**Problem description:**
Your output should be the lines of the entries below, exactly, from the first one through the line that holds "The reference run closes".

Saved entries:

--------------------

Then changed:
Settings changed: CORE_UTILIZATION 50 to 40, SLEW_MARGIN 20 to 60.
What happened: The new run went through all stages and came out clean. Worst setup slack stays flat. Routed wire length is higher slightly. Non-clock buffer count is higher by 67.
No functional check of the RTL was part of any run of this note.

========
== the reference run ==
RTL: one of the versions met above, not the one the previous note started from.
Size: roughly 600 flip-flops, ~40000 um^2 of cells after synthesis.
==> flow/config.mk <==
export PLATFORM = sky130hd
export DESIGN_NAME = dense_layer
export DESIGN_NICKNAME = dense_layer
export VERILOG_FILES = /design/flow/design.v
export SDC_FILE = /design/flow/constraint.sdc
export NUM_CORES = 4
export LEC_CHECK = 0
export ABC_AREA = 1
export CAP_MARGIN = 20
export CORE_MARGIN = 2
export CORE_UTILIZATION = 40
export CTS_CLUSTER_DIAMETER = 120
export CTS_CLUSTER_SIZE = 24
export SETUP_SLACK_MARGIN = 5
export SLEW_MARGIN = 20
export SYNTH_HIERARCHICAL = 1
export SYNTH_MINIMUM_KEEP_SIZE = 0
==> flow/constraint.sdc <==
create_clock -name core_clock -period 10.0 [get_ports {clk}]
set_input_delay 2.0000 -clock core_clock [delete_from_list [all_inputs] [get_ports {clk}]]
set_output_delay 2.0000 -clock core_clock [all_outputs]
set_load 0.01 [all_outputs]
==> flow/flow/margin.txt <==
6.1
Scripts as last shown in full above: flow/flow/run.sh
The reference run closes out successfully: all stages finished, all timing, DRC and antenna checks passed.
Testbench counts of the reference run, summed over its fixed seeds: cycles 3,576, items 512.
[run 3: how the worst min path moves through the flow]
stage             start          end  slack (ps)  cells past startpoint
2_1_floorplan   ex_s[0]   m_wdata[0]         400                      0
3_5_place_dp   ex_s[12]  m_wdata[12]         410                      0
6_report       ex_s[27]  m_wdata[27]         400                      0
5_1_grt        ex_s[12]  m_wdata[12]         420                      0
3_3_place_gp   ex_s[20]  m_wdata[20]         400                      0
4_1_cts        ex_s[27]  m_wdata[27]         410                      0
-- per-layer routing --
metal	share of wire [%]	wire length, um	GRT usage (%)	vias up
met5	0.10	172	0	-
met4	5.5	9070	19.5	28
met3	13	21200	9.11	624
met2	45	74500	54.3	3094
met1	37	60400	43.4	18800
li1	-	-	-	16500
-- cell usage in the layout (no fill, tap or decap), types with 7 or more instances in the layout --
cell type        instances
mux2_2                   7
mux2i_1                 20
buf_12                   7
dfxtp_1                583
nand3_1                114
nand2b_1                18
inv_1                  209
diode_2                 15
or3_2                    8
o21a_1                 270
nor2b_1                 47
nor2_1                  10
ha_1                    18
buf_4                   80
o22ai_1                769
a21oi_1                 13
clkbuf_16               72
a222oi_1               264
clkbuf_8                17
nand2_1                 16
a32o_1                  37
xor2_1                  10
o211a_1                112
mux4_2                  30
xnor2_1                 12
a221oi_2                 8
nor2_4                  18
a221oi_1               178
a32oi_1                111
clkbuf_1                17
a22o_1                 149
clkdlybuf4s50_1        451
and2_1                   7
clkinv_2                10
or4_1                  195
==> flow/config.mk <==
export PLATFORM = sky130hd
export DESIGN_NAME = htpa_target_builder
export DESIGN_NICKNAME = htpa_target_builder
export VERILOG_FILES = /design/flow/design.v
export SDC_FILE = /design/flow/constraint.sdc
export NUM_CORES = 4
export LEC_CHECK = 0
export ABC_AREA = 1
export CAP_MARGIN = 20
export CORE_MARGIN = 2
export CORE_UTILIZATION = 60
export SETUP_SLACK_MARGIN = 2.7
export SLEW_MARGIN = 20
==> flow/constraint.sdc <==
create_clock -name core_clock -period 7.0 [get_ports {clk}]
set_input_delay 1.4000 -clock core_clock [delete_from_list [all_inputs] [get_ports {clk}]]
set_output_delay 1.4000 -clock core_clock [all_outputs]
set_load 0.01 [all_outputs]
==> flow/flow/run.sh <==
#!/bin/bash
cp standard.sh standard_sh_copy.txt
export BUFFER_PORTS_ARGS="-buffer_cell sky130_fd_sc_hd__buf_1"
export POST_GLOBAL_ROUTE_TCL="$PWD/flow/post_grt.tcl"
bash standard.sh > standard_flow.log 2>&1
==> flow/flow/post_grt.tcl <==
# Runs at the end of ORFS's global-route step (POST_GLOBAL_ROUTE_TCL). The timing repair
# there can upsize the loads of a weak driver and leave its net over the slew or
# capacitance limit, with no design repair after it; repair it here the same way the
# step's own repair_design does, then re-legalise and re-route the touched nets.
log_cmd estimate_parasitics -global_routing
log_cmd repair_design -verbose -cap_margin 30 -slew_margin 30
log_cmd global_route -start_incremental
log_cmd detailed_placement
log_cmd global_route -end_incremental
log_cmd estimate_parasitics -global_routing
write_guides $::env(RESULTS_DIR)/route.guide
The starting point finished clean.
From an optimization exercise on the open Yosys and OpenROAD flow, aimed at small area and a short achievable clock period; shortcuts taken in it are not production practice. At most, simulation tests tie the RTL to the original design; equivalence was not proved. Power is estimated from default activity; no workload was simulated.

==> inputs of 06-15 <==
## rvv_backend_mulmac_lanes
module rvv_backend_mulmac_lanes #(
  parameter int unsigned NUM_LANE = 2,
  parameter int unsigned LAT      = 3,
  parameter int unsigned OP_W     = 32,
  parameter int unsigned TAG_W    = 6
) (
  input  logic                               clk,
  input  logic                               rst,
  input  logic                               trap_flush_rvv,
  input  logic [$clog2(NUM_LANE+1)-1:0]      rs2ex_fifo_cnt,
  input  logic [NUM_LANE*OP_W-1:0]           rs2ex_uop_a,
  input  logic [NUM_LANE*OP_W-1:0]           rs2ex_uop_b,
  input  logic [NUM_LANE-1:0]                rs2ex_uop_signed,
  input  logic [NUM_LANE*TAG_W-1:0]          rs2ex_uop_tag,
  output logic [NUM_LANE-1:0]                ex2rs_fifo_pop,
  output logic [NUM_LANE-1:0]                ex2rob_valid,
  output logic [NUM_LANE*2*OP_W-1:0]         ex2rob_result,
  output logic [NUM_LANE*TAG_W-1:0]          ex2rob_tag,
  input  logic [NUM_LANE-1:0]                rob2ex_ready
);
==> module rvv_backend_mulmac_lanes, before the edit <==
module rvv_backend_mulmac_lanes #(
  parameter int unsigned NUM_LANE = 2,
  parameter int unsigned LAT      = 3,
  parameter int unsigned OP_W     = 32,
  parameter int unsigned TAG_W    = 6
) (
  input  logic                               clk,
  input  logic                               rst,
  input  logic                               trap_flush_rvv,
  input  logic [$clog2(NUM_LANE+1)-1:0]      rs2ex_fifo_cnt,
  input  logic [NUM_LANE*OP_W-1:0]           rs2ex_uop_a,
  input  logic [NUM_LANE*OP_W-1:0]           rs2ex_uop_b,
  input  logic [NUM_LANE-1:0]                rs2ex_uop_signed,
  input  logic [NUM_LANE*TAG_W-1:0]          rs2ex_uop_tag,
  output logic [NUM_LANE-1:0]                ex2rs_fifo_pop,
  output logic [NUM_LANE-1:0]                ex2rob_valid,
  output logic [NUM_LANE*2*OP_W-1:0]         ex2rob_result,
  output logic [NUM_LANE*TAG_W-1:0]          ex2rob_tag,
  input  logic [NUM_LANE-1:0]                rob2ex_ready
);
  localparam int unsigned RES_W = 2 * OP_W;
  localparam int unsigned LO_W  = 17;
  localparam int unsigned HI_W  = RES_W - LO_W;
  logic [NUM_LANE-1:0] lane_rdy;
  logic [NUM_LANE-1:0] pop;
  logic [NUM_LANE-1:0] head_vld;
  rvv_mulmac_pop u_pop (
    .cnt   (rs2ex_fifo_cnt),
    .flush (trap_flush_rvv),
    .rst   (rst),
    .vld   (head_vld),
    .ready (rob2ex_ready),
    .pop   (pop)
  );
  assign ex2rs_fifo_pop = pop;
  for (genvar l = 0; l < NUM_LANE; l++) begin : g_lane
    logic [2:0]       vld_q;
    logic             data_en;
    logic [32:0]      nax;
    logic [32:0]      bx;
    logic [16:0]      nx1;
    logic [15:0]      nx2;
    logic [15:0]      neg;
    logic [32:0]      nax_q;
    logic [32:0]      bx_q;
    logic [RES_W-1:0] cs_s;
    logic [RES_W-1:0] cs_c;
    logic [LO_W:0]    lo_sum;
    logic [LO_W-1:0]  lo1_q;
    logic             cy1_q;
    logic [HI_W-1:0]  hs1_q;
    logic [HI_W-1:0]  hc1_q;
    logic [HI_W-1:0]  hi_sum;
    logic [RES_W-1:0] res2_q;
    logic [TAG_W-1:0] tag_q [3];
    assign head_vld[l] = vld_q[2];
    rvv_mulmac_rdy u_rdy (.vld(vld_q[2]), .ready(rob2ex_ready[l]), .rdy(lane_rdy[l]));
    rvv_mulmac_rdy u_den (.vld(vld_q[2]), .ready(rob2ex_ready[l]), .rdy(data_en));
    always_ff @(posedge clk) begin
      if (rst || trap_flush_rvv) begin
        vld_q <= '0;
      end else if (lane_rdy[l]) begin
        vld_q <= {vld_q[1:0], pop[l]};
      end
    end
    assign nax = ~{rs2ex_uop_signed[l] & rs2ex_uop_a[l*OP_W+OP_W-1], rs2ex_uop_a[l*OP_W +: OP_W]};
    assign bx  = {rs2ex_uop_signed[l] & rs2ex_uop_b[l*OP_W+OP_W-1], rs2ex_uop_b[l*OP_W +: OP_W]};
    rvv_mulmac_benc u_benc (
      .bx  (bx_q),
      .nx1 (nx1),
      .nx2 (nx2),
      .neg (neg)
    );
    rvv_mulmac_mul33 u_mul (
      .nax (nax_q),
      .nx1 (nx1),
      .nx2 (nx2),
      .neg (neg),
      .r0  (cs_s),
      .r1  (cs_c)
    );
    assign lo_sum = {1'b0, cs_s[LO_W-1:0]} + {1'b0, cs_c[LO_W-1:0]};
    rvv_mulmac_addhi u_addhi (.a(hs1_q), .b(hc1_q), .ci(cy1_q), .s(hi_sum));
    always_ff @(posedge clk) begin
      if (data_en) begin
        nax_q    <= nax;
        bx_q     <= bx;
        tag_q[0] <= rs2ex_uop_tag[l*TAG_W +: TAG_W];
        lo1_q    <= lo_sum[LO_W-1:0];
        cy1_q    <= lo_sum[LO_W];
        hs1_q    <= cs_s[RES_W-1:LO_W];
        hc1_q    <= cs_c[RES_W-1:LO_W];
        tag_q[1] <= tag_q[0];
        res2_q   <= {hi_sum, lo1_q};
        tag_q[2] <= tag_q[1];
      end
    end
    assign ex2rob_valid[l]                 = vld_q[2] && !trap_flush_rvv;
    assign ex2rob_result[l*RES_W +: RES_W] = res2_q;
    assign ex2rob_tag[l*TAG_W +: TAG_W]    = tag_q[2];
  end
endmodule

--------------------

**Task output:**
Then changed:
Settings changed: CORE_UTILIZATION 50 to 40, SLEW_MARGIN 20 to 60.
What happened: The new run went through all stages and came out clean. Worst setup slack stays flat. Routed wire length is higher slightly. Non-clock buffer count is higher by 67.
No functional check of the RTL was part of any run of this note.

========
== the reference run ==
RTL: one of the versions met above, not the one the previous note started from.
Size: roughly 600 flip-flops, ~40000 um^2 of cells after synthesis.
==> flow/config.mk <==
export PLATFORM = sky130hd
export DESIGN_NAME = dense_layer
export DESIGN_NICKNAME = dense_layer
export VERILOG_FILES = /design/flow/design.v
export SDC_FILE = /design/flow/constraint.sdc
export NUM_CORES = 4
export LEC_CHECK = 0
export ABC_AREA = 1
export CAP_MARGIN = 20
export CORE_MARGIN = 2
export CORE_UTILIZATION = 40
export CTS_CLUSTER_DIAMETER = 120
export CTS_CLUSTER_SIZE = 24
export SETUP_SLACK_MARGIN = 5
export SLEW_MARGIN = 20
export SYNTH_HIERARCHICAL = 1
export SYNTH_MINIMUM_KEEP_SIZE = 0
==> flow/constraint.sdc <==
create_clock -name core_clock -period 10.0 [get_ports {clk}]
set_input_delay 2.0000 -clock core_clock [delete_from_list [all_inputs] [get_ports {clk}]]
set_output_delay 2.0000 -clock core_clock [all_outputs]
set_load 0.01 [all_outputs]
==> flow/flow/margin.txt <==
6.1
Scripts as last shown in full above: flow/flow/run.sh
The reference run closes out successfully: all stages finished, all timing, DRC and antenna checks passed.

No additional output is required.